#### [Your objective]
Please repeat, from the entries that follow, the lines from the one containing "export PLATFORM = sky130hd" through the one containing "export DETAILED_ROUTE_END_ITERATION = 8" exactly, adding nothing.

Saved entries
-----

==> config.mk <==
export PLATFORM = sky130hd
export DESIGN_NAME = counter_access_ctrl
export DESIGN_NICKNAME = d
export VERILOG_FILES = /design/src/rtl/counter_access_ctrl.sv
export SDC_FILE = /design/constraint.sdc
export NUM_CORES = 1
export LEC_CHECK = 0
export BUFFER_PORTS_ARGS = -buffer_cell sky130_fd_sc_hd__clkbuf_2
export CORE_ASPECT_RATIO = 1.75
export CORE_UTILIZATION = 28
export CTS_BUF_LIST = sky130_fd_sc_hd__clkbuf_4 sky130_fd_sc_hd__clkbuf_8
export DETAILED_ROUTE_END_ITERATION = 8
export GPL_TIMING_DRIVEN = 0
export PLACE_DENSITY = 0.55
export SLEW_MARGIN = 0
export SYNTH_ARGS = -nofsm -noshare
export SYNTH_HDL_FRONTEND = slang
export SYNTH_SLANG_ARGS = --single-unit
==> constraint.sdc <==
create_clock -name clk -period 4.2 [get_ports clk]
set_input_delay 0.84 -clock clk [delete_from_list [all_inputs] [get_ports clk]]
set_output_delay 0.84 -clock clk [all_outputs]
set_load 0.02 [all_outputs]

-----

#### [Finished exercise]
export PLATFORM = sky130hd
export DESIGN_NAME = counter_access_ctrl
export DESIGN_NICKNAME = d
export VERILOG_FILES = /design/src/rtl/counter_access_ctrl.sv
export SDC_FILE = /design/constraint.sdc
export NUM_CORES = 1
export LEC_CHECK = 0
export BUFFER_PORTS_ARGS = -buffer_cell sky130_fd_sc_hd__clkbuf_2
export CORE_ASPECT_RATIO = 1.75
export CORE_UTILIZATION = 28
export CTS_BUF_LIST = sky130_fd_sc_hd__clkbuf_4 sky130_fd_sc_hd__clkbuf_8
export DETAILED_ROUTE_END_ITERATION = 8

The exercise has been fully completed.